== TASK TO COMPLETE ==
Copy out each line from the material where the word "registers" is found.

== INPUT FOR THIS TASK ==
═══

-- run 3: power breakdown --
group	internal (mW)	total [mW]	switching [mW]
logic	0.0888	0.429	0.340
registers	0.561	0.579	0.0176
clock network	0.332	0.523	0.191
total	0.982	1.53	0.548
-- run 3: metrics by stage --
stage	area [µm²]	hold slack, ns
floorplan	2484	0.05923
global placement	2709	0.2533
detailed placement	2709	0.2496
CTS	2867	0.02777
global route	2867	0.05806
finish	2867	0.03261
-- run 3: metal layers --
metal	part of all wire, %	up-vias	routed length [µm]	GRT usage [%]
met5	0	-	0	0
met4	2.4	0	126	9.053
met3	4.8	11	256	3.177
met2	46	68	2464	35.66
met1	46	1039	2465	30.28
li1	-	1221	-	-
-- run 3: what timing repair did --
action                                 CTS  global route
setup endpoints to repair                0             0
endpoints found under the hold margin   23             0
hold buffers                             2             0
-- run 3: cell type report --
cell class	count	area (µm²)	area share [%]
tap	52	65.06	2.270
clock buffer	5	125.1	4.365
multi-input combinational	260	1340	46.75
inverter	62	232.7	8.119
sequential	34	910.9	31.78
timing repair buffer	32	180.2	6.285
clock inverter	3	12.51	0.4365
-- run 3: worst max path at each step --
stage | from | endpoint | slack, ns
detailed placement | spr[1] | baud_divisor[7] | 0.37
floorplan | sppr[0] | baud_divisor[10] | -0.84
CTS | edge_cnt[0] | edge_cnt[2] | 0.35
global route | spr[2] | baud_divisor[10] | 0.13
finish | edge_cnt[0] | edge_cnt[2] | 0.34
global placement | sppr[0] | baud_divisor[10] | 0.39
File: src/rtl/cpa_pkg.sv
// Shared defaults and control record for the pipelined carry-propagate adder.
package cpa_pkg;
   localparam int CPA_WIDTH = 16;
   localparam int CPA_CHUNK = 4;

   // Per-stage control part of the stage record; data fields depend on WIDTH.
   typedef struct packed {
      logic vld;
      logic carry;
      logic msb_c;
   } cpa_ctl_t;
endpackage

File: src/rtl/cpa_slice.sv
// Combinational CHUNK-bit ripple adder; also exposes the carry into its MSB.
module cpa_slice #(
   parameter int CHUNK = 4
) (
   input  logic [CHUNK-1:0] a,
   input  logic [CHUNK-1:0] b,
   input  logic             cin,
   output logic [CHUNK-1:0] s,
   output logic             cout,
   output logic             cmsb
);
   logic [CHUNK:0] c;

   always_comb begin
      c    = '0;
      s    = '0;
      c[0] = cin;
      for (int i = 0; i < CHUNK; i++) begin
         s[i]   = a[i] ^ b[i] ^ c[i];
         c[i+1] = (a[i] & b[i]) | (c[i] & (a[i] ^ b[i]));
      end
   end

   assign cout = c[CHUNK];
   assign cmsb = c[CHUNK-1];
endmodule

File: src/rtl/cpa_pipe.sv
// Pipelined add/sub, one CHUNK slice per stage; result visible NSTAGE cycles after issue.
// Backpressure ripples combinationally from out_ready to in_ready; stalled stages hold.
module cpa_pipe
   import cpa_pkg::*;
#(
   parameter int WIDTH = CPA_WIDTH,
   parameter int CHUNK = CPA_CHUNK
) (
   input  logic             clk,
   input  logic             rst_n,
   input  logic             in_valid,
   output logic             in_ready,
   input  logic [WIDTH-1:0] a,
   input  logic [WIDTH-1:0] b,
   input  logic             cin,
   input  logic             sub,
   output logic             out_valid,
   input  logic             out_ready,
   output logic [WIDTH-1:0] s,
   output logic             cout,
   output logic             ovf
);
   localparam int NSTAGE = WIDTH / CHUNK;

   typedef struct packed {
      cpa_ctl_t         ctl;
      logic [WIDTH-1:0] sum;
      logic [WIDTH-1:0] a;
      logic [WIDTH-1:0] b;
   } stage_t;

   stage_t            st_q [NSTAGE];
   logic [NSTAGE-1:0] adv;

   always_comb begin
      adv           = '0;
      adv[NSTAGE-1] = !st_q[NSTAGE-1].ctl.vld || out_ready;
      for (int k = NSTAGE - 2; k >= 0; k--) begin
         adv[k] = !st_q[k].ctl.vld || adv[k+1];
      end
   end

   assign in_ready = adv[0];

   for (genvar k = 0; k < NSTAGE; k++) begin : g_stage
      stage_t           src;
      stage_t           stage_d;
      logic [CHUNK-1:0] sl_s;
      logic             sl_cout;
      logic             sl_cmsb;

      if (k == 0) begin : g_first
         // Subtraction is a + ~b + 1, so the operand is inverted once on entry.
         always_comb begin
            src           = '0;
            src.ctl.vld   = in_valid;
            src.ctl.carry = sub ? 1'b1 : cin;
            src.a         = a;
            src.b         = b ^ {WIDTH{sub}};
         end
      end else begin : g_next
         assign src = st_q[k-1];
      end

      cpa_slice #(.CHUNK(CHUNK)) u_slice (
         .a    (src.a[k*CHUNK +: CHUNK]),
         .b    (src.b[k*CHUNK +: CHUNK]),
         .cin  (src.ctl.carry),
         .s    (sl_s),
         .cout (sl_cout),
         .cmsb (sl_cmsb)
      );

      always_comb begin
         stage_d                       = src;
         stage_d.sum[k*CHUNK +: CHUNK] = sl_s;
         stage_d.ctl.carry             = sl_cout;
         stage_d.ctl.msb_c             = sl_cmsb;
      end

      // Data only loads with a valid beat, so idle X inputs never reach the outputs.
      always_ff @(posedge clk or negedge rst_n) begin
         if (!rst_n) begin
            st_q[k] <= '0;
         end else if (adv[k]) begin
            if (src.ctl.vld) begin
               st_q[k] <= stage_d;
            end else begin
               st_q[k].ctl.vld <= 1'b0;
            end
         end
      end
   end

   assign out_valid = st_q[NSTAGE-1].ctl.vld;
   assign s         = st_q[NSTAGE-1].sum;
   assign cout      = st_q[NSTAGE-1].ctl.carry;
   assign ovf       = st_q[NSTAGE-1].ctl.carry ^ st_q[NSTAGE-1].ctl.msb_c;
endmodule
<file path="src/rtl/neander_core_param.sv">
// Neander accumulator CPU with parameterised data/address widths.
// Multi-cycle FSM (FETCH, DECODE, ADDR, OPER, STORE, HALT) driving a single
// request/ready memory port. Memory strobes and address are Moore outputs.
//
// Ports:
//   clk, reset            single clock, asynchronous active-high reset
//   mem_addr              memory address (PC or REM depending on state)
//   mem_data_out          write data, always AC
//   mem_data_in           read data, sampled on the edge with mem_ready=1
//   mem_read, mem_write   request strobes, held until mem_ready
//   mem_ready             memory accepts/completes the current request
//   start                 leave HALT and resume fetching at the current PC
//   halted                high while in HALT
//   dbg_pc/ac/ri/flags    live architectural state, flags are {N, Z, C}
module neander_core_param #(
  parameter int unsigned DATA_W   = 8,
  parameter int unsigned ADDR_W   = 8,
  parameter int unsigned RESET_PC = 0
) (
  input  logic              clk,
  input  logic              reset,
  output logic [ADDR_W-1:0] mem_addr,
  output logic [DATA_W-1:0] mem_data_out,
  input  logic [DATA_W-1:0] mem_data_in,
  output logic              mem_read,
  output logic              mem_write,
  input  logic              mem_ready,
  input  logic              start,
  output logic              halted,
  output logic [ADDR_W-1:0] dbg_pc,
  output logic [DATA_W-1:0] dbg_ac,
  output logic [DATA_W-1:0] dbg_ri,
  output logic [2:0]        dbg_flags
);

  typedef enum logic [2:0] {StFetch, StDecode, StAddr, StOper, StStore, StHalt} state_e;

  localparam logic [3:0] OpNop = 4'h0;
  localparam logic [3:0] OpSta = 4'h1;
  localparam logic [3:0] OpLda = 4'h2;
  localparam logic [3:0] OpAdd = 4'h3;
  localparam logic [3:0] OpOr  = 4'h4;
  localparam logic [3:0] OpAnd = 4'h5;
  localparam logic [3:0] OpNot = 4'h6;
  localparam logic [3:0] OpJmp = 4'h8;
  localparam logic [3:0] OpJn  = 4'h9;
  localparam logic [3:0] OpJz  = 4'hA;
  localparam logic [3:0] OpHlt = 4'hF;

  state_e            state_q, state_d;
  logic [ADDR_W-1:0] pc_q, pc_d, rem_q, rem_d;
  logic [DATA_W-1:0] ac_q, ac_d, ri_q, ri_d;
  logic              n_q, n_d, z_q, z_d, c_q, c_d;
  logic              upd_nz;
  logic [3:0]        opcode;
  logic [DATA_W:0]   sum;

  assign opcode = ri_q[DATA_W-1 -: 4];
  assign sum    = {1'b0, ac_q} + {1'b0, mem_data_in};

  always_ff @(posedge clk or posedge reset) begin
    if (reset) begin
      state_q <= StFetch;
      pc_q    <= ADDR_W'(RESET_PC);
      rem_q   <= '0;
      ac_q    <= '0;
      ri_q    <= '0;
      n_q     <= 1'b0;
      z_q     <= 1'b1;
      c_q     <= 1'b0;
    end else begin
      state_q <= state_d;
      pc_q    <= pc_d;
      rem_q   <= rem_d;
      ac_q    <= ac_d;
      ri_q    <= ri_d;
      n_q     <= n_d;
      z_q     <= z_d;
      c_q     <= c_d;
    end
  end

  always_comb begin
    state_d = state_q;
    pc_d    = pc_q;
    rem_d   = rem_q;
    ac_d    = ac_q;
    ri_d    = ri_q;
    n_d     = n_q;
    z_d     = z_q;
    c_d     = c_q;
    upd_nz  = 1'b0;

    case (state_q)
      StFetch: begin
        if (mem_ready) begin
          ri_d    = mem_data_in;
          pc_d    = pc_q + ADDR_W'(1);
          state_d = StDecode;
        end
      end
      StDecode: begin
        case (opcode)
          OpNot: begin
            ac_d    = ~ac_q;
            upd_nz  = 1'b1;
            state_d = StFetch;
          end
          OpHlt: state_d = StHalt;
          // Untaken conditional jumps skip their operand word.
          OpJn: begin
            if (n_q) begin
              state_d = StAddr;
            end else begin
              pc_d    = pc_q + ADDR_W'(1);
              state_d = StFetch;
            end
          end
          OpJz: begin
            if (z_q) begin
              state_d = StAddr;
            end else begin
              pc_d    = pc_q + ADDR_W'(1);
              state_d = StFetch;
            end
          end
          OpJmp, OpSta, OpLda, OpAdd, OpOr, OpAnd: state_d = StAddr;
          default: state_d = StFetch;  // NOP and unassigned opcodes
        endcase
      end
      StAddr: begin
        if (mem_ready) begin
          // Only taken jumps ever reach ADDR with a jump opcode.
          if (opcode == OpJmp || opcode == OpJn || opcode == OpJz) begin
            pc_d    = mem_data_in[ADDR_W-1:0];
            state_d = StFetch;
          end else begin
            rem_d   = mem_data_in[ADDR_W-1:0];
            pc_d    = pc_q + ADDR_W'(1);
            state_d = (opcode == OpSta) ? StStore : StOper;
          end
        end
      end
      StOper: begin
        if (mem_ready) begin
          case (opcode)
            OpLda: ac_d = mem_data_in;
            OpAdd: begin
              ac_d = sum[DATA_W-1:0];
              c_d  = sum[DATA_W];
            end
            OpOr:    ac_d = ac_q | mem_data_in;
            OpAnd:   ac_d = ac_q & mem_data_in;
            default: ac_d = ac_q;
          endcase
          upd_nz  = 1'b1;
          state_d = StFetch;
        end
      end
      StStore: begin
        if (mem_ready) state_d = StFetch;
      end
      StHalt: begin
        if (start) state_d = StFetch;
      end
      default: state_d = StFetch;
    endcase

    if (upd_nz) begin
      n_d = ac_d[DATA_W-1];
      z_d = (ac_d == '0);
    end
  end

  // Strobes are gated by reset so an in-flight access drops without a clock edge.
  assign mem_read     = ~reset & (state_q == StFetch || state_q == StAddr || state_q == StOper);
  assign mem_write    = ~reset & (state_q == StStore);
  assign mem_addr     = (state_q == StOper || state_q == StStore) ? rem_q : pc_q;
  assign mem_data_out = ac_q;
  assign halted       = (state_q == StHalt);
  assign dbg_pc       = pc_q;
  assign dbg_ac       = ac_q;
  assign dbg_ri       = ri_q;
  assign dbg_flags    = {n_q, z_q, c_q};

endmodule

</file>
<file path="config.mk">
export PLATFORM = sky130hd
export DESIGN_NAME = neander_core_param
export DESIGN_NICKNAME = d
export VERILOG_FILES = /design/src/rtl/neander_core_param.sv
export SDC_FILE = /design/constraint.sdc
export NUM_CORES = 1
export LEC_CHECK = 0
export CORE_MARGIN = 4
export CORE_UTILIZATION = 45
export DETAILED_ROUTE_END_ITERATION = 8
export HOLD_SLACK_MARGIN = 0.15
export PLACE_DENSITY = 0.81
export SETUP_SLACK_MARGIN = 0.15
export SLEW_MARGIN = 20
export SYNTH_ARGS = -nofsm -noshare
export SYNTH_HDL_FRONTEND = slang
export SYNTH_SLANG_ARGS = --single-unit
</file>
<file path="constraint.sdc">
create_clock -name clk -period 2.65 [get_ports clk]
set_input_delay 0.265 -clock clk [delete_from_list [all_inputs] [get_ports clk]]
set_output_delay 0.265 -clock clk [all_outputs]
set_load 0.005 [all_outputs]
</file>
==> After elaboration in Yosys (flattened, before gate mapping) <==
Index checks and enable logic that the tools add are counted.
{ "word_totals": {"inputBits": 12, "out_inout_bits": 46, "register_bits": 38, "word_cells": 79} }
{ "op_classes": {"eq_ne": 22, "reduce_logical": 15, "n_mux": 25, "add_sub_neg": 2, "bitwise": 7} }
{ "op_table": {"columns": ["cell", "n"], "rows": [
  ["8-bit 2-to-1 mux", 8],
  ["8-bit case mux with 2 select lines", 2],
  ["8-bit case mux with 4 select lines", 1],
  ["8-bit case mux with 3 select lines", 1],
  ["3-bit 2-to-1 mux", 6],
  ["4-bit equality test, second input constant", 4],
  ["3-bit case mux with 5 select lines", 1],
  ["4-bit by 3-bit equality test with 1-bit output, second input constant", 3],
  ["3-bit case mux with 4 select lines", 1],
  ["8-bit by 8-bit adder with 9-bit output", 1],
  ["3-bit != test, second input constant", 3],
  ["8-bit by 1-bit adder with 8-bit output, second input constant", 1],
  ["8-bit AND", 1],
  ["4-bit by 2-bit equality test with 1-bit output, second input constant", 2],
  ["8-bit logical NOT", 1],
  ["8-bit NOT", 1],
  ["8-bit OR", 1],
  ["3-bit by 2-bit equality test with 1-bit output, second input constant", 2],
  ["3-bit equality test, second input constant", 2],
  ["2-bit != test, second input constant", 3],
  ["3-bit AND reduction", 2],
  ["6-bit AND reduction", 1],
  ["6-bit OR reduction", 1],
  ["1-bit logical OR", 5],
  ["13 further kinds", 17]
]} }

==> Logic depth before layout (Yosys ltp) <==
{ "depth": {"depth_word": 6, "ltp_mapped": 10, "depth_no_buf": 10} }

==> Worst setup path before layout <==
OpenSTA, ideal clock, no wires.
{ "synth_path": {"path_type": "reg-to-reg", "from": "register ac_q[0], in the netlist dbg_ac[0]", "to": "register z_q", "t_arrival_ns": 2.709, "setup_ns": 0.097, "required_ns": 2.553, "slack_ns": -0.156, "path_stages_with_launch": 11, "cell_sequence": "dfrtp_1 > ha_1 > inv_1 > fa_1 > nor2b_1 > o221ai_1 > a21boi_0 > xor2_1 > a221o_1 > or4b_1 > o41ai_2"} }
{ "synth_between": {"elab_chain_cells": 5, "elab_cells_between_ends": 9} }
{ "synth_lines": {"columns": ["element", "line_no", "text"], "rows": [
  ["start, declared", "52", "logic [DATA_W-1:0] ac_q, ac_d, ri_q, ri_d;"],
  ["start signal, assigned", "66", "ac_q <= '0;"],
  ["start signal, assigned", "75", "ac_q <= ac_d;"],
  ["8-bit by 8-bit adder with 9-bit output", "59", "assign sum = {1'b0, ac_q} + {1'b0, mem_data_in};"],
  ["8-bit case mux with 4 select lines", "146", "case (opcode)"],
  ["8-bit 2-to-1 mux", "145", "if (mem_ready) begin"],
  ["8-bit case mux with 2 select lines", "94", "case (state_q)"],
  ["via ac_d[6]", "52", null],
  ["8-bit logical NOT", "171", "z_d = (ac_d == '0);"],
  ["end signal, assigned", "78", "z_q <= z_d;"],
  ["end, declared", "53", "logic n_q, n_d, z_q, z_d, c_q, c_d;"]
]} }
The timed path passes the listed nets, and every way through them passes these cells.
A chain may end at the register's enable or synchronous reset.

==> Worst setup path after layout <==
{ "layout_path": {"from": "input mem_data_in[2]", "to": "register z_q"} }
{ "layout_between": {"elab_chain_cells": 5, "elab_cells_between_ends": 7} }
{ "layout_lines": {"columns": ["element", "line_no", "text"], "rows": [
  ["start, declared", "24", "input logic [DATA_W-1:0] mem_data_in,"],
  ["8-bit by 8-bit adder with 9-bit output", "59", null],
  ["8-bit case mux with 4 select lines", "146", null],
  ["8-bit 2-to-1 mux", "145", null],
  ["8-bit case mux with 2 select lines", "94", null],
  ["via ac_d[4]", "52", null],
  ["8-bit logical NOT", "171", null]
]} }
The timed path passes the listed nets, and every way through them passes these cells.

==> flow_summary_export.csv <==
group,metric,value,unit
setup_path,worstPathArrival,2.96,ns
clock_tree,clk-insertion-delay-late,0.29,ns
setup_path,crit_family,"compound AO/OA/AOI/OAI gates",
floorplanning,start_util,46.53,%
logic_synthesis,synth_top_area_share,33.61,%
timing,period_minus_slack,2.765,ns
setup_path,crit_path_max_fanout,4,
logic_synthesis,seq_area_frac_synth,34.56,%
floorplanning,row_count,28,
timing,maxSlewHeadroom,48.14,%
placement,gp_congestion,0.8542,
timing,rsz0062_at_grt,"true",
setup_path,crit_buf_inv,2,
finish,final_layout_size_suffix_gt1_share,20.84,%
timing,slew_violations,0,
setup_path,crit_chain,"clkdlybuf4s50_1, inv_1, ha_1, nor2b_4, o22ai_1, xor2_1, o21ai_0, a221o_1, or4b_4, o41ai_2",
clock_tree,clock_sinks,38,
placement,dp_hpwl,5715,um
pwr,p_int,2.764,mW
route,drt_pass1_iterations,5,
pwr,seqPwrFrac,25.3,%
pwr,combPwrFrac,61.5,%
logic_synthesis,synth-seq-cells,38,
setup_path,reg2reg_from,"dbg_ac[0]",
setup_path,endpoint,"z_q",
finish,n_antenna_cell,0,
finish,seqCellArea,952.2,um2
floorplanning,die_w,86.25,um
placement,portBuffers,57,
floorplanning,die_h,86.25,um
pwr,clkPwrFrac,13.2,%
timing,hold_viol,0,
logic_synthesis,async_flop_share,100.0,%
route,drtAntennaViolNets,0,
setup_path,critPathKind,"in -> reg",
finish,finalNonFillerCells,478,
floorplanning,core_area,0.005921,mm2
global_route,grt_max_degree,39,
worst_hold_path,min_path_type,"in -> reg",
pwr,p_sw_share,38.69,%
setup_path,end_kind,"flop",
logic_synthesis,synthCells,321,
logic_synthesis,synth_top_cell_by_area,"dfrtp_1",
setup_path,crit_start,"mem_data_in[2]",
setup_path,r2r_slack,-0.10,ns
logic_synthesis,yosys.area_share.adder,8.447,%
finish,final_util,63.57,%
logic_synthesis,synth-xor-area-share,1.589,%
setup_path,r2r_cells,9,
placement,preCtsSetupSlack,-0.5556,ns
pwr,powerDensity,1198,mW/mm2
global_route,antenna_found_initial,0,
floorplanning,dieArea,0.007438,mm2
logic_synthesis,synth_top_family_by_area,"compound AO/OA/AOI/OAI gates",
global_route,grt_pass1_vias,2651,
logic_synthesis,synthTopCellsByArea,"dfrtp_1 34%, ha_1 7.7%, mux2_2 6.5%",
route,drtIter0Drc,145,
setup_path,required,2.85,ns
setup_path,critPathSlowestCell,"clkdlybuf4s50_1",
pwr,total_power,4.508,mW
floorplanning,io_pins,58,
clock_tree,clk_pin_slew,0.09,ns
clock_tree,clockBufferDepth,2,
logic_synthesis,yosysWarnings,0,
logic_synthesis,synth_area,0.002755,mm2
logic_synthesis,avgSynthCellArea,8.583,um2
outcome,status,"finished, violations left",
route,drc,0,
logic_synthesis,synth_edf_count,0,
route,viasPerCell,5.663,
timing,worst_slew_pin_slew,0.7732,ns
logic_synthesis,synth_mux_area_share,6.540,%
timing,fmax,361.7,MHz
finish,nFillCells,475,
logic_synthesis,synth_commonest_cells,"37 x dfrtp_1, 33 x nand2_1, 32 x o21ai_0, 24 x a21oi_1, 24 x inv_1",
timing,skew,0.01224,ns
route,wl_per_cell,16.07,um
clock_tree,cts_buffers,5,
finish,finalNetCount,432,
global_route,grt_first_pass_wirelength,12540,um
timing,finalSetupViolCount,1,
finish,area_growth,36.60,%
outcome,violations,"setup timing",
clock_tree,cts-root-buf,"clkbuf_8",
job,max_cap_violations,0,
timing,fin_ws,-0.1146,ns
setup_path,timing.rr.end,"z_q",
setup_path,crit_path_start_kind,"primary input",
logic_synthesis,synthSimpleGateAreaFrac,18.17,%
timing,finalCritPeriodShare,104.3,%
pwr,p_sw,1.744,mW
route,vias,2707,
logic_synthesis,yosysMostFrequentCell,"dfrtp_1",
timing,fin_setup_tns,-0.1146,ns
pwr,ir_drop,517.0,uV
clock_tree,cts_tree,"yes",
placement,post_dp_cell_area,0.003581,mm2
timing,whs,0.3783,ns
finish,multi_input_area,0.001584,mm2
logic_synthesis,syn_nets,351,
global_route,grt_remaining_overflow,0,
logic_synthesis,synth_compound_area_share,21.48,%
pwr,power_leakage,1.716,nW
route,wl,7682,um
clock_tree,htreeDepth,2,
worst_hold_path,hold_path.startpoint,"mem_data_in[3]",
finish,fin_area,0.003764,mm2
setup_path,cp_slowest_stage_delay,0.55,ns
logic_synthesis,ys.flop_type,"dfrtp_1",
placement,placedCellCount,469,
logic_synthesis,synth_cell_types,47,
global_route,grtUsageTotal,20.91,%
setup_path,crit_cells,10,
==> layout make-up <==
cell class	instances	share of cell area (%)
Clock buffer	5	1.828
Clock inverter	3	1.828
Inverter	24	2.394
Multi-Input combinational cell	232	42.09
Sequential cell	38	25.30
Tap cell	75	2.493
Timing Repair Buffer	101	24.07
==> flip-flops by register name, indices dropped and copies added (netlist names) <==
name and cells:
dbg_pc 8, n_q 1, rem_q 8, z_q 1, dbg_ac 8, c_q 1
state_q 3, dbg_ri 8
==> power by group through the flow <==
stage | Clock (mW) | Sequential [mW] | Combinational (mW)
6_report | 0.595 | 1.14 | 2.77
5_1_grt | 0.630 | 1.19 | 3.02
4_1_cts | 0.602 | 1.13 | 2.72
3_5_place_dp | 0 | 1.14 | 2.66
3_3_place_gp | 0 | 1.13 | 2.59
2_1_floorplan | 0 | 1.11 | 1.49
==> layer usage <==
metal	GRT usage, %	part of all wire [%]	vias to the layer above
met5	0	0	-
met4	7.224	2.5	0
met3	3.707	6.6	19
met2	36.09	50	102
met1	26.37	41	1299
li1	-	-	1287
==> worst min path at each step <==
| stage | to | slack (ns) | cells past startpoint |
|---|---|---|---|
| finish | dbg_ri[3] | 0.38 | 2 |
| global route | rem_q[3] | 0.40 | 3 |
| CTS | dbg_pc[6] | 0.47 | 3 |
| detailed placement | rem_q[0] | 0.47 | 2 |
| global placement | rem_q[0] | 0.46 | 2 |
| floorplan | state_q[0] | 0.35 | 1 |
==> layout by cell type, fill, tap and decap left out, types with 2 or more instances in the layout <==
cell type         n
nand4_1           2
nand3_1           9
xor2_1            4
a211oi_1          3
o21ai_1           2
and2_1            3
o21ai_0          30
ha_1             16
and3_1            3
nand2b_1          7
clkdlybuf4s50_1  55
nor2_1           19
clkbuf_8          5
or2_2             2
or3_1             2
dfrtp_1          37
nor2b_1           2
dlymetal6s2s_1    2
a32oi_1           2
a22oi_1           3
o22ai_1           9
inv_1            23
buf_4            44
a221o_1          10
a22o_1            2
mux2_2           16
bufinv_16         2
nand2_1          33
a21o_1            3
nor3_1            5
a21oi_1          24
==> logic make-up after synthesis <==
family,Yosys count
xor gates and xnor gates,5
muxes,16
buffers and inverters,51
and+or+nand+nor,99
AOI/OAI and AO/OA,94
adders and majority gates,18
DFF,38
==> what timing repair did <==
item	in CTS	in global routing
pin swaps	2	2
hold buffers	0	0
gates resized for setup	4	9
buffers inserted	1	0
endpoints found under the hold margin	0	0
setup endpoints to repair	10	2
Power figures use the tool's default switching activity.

═══

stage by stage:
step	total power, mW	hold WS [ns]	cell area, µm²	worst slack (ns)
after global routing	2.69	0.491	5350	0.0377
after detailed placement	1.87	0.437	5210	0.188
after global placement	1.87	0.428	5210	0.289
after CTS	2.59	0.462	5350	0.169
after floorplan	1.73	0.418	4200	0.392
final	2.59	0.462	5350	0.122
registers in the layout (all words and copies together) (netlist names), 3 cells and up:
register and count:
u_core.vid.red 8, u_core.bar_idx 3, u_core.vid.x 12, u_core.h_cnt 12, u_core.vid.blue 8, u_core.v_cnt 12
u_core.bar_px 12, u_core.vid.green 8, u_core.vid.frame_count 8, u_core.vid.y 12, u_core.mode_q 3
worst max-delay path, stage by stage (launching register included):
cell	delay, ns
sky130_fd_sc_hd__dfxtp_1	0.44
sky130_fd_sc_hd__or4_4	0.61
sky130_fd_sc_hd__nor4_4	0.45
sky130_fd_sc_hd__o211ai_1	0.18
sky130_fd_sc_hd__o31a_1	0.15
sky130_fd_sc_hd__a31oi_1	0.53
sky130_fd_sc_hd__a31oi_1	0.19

═══

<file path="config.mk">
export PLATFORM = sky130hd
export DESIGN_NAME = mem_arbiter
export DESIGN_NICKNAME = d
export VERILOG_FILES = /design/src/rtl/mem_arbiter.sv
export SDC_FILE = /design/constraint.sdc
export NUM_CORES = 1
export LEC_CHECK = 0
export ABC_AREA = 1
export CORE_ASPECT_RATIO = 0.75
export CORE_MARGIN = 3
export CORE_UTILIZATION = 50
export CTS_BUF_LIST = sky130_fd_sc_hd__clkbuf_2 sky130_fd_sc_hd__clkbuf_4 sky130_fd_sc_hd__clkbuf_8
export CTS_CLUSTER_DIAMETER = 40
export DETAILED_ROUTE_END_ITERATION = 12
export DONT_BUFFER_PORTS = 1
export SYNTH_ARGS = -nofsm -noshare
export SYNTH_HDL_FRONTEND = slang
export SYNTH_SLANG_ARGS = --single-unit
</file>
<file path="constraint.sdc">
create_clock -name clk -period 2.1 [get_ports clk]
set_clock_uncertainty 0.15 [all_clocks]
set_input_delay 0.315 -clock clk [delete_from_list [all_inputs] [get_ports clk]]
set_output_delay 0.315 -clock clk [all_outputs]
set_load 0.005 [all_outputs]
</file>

═══

== ANSWER ==
registers	0.561	0.579	0.0176
registers in the layout (all words and copies together) (netlist names), 3 cells and up:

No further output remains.